WHAT NEEDS TO BE DONE
Only lines that contain the word "endpoints" are to be returned from the data below.

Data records
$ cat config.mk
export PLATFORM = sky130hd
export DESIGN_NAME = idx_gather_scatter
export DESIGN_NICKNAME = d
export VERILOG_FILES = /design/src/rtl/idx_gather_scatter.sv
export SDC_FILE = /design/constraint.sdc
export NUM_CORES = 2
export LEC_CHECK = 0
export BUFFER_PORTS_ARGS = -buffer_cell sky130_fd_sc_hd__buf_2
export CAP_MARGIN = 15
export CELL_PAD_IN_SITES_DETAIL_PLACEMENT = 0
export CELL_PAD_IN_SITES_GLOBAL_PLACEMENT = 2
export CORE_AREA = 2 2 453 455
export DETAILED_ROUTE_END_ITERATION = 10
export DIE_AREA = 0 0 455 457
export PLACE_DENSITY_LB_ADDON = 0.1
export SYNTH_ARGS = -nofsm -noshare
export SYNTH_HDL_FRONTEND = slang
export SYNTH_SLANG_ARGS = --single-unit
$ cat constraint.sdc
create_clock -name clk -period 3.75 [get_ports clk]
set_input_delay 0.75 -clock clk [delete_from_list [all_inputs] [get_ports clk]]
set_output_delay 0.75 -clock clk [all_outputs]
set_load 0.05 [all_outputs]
...
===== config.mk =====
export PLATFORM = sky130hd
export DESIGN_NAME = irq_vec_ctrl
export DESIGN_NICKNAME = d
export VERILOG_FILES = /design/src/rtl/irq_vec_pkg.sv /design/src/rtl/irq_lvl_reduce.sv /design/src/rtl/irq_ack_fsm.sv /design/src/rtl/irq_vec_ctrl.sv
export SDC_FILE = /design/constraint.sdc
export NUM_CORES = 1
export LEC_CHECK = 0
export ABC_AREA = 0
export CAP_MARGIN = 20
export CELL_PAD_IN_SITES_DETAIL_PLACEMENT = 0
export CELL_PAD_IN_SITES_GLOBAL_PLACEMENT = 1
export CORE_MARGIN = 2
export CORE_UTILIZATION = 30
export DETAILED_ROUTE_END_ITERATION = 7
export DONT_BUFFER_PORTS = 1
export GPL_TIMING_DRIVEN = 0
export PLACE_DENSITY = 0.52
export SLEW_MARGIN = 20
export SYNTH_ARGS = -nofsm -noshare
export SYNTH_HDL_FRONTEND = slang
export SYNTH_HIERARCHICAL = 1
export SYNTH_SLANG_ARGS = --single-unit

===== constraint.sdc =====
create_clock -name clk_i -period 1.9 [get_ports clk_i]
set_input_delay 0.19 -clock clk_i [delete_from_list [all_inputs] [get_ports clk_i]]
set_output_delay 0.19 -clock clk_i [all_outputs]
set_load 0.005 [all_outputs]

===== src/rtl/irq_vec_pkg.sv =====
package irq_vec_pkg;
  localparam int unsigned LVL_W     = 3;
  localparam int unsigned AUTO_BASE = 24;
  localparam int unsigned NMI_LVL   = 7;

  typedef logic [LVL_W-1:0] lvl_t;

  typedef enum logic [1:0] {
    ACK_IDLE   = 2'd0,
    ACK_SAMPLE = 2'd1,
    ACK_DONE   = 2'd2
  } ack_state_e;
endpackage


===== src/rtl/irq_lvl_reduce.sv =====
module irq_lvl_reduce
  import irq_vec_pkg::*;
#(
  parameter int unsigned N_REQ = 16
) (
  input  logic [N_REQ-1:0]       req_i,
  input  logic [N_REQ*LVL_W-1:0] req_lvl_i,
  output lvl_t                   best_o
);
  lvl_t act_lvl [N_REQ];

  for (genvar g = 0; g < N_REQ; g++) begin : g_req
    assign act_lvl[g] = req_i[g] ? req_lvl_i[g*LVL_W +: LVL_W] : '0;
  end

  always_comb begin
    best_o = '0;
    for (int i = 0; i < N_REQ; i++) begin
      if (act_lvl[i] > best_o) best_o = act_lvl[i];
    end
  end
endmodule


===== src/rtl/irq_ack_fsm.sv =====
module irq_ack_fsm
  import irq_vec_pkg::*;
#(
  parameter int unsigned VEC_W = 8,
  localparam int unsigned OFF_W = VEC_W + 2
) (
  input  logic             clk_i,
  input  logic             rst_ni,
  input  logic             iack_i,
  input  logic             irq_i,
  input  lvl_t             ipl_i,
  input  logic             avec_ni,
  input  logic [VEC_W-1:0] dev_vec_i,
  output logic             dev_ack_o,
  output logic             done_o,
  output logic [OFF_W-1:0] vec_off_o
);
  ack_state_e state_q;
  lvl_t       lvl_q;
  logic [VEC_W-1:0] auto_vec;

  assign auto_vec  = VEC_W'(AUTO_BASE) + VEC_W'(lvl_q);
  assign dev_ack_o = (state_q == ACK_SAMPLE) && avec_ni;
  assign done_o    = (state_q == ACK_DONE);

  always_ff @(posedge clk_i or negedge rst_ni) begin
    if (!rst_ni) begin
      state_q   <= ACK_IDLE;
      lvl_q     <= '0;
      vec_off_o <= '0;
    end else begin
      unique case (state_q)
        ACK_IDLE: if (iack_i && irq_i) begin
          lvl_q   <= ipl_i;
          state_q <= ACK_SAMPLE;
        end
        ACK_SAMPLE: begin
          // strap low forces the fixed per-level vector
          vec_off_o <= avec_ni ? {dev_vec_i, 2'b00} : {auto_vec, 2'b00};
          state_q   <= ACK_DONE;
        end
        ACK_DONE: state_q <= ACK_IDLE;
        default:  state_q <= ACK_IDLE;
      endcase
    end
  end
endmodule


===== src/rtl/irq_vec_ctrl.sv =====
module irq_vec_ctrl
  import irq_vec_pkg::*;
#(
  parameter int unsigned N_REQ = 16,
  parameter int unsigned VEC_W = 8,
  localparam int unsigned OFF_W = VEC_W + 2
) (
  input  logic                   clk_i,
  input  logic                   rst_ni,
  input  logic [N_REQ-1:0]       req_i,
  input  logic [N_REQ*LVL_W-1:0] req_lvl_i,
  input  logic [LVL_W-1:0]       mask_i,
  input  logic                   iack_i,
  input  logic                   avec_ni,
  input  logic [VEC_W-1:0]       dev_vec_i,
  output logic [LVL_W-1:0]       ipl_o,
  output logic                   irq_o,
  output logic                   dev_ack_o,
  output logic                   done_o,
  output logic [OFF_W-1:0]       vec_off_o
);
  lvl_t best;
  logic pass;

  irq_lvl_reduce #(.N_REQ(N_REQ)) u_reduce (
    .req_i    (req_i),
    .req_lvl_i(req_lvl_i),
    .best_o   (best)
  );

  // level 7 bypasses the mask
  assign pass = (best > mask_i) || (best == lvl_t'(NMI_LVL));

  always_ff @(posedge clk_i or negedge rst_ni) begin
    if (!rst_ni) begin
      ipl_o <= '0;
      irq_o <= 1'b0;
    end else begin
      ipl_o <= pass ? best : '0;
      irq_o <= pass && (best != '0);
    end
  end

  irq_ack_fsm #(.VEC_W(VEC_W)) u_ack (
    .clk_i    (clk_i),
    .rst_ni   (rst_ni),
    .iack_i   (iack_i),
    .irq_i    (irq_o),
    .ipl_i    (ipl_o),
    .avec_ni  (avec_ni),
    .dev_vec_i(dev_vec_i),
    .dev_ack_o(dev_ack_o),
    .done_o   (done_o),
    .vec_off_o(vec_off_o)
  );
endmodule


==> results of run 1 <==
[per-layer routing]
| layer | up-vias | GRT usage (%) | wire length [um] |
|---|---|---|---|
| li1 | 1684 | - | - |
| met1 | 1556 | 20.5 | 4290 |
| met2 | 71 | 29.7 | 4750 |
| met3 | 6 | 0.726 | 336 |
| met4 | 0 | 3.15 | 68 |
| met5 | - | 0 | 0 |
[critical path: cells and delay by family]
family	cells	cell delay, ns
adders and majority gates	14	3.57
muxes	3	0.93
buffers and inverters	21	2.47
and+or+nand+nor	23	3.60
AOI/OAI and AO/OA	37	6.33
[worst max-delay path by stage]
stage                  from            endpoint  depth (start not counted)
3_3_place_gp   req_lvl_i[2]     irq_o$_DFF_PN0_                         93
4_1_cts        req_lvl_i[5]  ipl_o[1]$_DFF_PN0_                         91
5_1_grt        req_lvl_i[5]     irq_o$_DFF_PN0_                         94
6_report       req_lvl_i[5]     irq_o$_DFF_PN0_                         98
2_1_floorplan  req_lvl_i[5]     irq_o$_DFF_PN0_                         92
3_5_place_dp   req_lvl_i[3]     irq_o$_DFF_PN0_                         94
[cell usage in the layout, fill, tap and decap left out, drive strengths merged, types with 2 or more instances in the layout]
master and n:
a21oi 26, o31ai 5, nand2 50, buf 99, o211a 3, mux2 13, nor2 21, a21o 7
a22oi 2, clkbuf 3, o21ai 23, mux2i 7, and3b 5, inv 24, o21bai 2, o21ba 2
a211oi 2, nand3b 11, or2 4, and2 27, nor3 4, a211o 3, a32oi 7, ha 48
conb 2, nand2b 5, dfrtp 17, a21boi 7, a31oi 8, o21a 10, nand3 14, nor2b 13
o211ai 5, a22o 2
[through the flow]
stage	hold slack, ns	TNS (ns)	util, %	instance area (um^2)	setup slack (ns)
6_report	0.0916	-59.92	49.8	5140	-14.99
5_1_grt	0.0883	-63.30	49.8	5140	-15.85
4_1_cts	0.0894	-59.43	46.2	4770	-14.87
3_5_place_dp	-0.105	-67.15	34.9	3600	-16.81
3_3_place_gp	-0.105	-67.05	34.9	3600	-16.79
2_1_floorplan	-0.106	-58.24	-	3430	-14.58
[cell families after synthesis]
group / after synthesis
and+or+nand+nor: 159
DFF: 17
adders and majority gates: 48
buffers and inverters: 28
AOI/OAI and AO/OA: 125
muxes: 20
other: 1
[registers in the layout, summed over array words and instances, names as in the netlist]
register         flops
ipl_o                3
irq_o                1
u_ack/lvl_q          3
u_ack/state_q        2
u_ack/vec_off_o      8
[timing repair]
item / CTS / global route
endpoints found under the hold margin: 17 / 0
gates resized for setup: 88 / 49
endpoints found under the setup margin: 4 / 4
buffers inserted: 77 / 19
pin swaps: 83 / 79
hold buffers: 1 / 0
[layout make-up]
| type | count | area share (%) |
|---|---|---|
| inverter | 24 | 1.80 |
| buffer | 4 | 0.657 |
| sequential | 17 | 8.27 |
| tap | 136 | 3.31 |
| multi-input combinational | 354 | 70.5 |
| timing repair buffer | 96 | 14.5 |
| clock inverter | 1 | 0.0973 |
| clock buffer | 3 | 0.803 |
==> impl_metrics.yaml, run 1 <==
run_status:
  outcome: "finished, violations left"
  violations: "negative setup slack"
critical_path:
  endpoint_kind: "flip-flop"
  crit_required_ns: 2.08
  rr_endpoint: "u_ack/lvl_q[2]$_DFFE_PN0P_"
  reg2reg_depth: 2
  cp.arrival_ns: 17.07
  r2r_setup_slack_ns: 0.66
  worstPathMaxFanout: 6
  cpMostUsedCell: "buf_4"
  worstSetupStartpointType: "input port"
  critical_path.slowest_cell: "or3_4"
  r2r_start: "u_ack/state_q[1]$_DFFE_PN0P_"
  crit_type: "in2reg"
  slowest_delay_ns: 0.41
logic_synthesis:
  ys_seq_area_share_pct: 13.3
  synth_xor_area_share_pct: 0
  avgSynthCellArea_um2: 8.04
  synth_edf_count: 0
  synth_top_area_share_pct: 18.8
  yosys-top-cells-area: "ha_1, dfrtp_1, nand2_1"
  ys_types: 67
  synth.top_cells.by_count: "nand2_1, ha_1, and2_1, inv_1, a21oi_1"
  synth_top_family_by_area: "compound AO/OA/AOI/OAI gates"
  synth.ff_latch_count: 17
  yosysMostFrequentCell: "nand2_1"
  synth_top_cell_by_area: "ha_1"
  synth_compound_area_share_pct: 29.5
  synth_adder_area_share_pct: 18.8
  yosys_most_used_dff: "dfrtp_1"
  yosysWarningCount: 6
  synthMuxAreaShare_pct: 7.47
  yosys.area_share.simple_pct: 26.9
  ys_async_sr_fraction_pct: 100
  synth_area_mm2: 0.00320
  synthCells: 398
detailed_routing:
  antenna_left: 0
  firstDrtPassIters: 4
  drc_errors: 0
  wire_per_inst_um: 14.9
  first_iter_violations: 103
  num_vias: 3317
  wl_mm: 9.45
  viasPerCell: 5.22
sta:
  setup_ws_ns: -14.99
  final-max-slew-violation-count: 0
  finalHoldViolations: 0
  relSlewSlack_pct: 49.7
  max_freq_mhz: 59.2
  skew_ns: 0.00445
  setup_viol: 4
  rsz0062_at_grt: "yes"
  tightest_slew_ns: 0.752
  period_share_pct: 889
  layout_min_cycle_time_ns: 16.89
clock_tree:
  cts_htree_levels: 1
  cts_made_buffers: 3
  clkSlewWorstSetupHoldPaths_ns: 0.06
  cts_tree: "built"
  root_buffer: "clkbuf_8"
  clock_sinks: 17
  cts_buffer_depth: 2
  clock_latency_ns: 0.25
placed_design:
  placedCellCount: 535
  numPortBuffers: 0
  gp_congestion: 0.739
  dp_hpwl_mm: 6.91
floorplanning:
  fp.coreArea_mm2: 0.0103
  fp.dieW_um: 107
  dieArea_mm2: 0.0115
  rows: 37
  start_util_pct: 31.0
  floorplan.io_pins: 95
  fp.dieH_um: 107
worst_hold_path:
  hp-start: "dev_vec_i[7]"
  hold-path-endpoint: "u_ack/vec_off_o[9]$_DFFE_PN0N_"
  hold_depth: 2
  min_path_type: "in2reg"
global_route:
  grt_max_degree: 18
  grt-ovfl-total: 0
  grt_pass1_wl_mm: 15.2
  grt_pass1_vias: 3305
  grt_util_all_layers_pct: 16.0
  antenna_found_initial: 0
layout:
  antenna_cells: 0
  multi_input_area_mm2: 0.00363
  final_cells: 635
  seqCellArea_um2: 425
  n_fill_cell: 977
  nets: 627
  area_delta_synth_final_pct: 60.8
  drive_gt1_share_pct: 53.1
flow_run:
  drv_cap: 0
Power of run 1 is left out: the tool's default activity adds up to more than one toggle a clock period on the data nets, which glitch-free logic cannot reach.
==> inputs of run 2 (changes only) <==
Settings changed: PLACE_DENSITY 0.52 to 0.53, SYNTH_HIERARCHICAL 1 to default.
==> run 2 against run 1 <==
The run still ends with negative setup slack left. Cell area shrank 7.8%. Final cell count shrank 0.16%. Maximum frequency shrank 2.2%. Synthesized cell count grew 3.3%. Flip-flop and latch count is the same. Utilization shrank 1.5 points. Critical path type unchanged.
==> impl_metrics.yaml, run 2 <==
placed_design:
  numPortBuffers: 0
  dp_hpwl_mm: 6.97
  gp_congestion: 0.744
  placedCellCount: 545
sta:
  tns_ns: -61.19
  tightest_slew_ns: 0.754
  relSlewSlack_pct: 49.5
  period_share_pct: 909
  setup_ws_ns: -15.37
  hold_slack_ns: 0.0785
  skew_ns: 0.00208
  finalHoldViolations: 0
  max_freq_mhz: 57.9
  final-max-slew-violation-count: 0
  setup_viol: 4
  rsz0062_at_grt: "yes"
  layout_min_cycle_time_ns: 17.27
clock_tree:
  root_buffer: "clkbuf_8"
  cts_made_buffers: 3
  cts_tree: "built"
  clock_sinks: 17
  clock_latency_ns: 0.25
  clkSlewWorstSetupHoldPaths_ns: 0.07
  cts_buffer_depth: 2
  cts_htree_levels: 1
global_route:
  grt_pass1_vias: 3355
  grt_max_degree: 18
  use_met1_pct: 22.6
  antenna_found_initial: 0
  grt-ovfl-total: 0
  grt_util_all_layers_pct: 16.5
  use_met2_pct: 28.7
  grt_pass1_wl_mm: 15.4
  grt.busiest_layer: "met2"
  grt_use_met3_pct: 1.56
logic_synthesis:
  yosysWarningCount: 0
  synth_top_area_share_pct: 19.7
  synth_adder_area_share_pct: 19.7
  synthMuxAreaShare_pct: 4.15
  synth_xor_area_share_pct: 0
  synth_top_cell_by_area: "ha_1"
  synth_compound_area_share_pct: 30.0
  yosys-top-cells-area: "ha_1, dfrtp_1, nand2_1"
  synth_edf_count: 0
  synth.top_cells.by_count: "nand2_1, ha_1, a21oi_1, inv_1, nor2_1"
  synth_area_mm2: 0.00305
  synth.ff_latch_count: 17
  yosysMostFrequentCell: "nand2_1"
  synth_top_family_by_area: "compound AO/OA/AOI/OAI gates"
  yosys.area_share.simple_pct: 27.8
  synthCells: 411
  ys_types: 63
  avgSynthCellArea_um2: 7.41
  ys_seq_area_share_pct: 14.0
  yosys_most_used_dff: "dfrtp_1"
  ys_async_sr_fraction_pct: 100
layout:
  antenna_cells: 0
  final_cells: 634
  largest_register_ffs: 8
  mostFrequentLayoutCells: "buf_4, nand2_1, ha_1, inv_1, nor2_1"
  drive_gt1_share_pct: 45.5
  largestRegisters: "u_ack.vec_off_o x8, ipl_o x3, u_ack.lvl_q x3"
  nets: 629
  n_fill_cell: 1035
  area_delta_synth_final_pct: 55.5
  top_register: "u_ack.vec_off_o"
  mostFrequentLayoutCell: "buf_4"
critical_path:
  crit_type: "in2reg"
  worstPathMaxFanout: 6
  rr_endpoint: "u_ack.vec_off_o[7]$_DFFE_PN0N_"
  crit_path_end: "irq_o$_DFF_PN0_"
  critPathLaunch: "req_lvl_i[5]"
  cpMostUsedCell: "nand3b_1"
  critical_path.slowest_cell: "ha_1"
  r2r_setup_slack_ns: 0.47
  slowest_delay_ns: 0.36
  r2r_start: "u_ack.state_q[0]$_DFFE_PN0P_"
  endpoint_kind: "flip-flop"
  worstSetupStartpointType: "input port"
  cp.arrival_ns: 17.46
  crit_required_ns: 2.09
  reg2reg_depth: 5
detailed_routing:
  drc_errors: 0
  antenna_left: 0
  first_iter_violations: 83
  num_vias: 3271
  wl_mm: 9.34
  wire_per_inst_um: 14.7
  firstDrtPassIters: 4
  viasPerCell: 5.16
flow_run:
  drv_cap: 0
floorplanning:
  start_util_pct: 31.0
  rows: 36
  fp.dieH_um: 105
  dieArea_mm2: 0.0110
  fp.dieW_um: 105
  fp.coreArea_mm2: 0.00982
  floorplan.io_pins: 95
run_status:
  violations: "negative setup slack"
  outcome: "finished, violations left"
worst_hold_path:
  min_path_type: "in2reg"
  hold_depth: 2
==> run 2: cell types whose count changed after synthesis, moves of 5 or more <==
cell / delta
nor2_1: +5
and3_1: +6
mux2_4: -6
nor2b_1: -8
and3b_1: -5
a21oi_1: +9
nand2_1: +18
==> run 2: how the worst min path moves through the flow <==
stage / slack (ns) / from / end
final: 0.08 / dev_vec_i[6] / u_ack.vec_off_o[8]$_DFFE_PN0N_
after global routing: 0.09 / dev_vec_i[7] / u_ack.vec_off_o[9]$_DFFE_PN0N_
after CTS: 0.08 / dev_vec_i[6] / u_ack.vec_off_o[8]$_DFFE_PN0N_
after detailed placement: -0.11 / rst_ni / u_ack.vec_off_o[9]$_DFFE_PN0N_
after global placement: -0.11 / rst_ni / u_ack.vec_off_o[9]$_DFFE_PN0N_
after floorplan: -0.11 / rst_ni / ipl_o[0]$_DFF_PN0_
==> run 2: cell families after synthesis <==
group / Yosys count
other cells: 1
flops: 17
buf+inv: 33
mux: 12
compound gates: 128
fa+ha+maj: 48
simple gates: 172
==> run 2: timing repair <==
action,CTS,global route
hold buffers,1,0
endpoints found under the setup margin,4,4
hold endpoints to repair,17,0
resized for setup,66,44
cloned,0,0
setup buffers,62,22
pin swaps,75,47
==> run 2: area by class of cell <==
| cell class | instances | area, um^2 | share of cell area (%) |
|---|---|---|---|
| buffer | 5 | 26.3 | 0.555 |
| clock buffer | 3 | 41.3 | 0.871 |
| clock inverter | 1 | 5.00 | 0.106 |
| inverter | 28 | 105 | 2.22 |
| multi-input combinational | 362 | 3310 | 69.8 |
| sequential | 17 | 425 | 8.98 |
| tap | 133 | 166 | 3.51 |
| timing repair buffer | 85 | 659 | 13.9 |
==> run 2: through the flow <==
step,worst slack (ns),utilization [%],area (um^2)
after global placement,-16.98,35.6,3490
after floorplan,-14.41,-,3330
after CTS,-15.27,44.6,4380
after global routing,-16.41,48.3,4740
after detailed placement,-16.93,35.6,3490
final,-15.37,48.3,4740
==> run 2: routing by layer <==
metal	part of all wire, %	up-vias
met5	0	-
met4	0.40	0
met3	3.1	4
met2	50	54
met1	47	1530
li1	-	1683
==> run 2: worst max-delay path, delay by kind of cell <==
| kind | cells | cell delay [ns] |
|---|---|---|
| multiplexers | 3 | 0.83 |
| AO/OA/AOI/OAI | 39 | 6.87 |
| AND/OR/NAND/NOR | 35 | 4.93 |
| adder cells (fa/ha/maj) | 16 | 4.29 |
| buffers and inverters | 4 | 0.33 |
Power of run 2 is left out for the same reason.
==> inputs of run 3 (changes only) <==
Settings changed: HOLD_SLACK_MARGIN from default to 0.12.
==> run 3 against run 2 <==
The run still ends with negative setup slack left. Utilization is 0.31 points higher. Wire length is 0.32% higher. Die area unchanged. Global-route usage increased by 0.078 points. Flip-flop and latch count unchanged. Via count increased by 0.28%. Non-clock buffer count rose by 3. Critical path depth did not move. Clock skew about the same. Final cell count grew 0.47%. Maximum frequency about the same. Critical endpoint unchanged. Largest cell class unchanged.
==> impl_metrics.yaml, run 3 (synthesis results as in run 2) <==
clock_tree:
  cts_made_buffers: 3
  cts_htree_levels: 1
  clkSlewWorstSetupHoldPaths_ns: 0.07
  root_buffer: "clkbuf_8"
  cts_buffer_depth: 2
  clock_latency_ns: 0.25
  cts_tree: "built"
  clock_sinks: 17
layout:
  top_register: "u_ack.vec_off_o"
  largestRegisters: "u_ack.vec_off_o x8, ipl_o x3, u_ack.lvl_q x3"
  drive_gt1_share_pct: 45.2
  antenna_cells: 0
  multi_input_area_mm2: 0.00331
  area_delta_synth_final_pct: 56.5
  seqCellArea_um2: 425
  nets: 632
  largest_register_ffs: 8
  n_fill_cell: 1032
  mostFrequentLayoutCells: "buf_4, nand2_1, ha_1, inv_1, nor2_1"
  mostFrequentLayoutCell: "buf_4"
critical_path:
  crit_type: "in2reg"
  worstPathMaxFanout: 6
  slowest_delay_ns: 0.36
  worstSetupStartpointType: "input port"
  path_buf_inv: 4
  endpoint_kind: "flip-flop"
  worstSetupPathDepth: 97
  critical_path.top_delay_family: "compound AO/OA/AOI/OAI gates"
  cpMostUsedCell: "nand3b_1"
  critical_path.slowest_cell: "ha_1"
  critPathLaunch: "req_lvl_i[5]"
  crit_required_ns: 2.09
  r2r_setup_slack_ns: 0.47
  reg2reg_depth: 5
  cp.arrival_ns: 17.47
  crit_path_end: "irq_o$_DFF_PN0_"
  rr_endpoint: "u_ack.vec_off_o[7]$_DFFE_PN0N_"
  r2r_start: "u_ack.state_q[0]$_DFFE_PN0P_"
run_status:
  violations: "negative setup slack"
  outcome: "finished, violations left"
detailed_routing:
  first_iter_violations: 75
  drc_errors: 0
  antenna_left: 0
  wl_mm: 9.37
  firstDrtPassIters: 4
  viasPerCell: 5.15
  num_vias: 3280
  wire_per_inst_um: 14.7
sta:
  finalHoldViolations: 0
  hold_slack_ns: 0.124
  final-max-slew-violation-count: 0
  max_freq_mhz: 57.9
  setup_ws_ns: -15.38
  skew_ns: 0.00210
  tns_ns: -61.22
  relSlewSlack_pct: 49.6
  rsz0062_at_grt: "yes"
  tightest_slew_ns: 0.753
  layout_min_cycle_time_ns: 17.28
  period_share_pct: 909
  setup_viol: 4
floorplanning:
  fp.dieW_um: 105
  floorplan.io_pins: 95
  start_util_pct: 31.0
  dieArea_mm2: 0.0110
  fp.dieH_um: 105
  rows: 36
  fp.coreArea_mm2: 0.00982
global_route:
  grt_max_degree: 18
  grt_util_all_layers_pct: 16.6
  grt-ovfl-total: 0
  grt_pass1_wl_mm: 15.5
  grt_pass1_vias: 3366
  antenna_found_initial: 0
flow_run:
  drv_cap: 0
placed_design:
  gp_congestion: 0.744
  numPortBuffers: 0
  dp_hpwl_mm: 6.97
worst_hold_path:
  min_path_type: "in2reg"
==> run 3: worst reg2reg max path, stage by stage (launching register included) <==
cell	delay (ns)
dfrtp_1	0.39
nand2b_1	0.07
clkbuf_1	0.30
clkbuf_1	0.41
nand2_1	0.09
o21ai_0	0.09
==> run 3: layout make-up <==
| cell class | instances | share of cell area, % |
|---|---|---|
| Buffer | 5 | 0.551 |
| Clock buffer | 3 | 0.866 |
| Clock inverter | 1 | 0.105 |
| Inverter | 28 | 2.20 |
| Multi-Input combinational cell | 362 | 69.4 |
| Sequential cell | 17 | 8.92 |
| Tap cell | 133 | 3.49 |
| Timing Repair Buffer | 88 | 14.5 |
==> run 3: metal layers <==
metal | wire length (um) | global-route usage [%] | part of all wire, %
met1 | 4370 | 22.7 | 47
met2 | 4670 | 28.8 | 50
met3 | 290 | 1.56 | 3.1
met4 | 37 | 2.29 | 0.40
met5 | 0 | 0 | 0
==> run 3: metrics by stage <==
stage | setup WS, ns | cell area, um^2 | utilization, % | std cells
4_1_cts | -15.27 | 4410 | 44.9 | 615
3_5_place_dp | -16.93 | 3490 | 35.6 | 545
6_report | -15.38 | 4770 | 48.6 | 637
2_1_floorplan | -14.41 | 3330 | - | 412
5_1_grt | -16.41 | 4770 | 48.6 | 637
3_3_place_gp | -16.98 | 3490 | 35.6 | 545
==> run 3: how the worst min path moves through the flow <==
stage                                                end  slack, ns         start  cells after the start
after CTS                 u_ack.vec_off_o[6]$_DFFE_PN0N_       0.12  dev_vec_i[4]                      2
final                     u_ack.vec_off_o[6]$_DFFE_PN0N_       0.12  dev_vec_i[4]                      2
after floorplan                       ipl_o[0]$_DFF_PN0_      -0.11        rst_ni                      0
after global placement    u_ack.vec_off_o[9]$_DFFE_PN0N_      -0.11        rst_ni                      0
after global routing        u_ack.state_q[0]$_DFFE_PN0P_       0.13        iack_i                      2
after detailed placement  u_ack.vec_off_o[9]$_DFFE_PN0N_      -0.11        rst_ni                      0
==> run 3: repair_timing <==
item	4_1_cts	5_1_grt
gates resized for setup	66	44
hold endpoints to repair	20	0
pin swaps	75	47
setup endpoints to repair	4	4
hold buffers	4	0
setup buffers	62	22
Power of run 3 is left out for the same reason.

ANSWER TO THIS EXERCISE
endpoints found under the hold margin: 17 / 0
endpoints found under the setup margin: 4 / 4
endpoints found under the setup margin,4,4
hold endpoints to repair,17,0
hold endpoints to repair	20	0
setup endpoints to repair	4	4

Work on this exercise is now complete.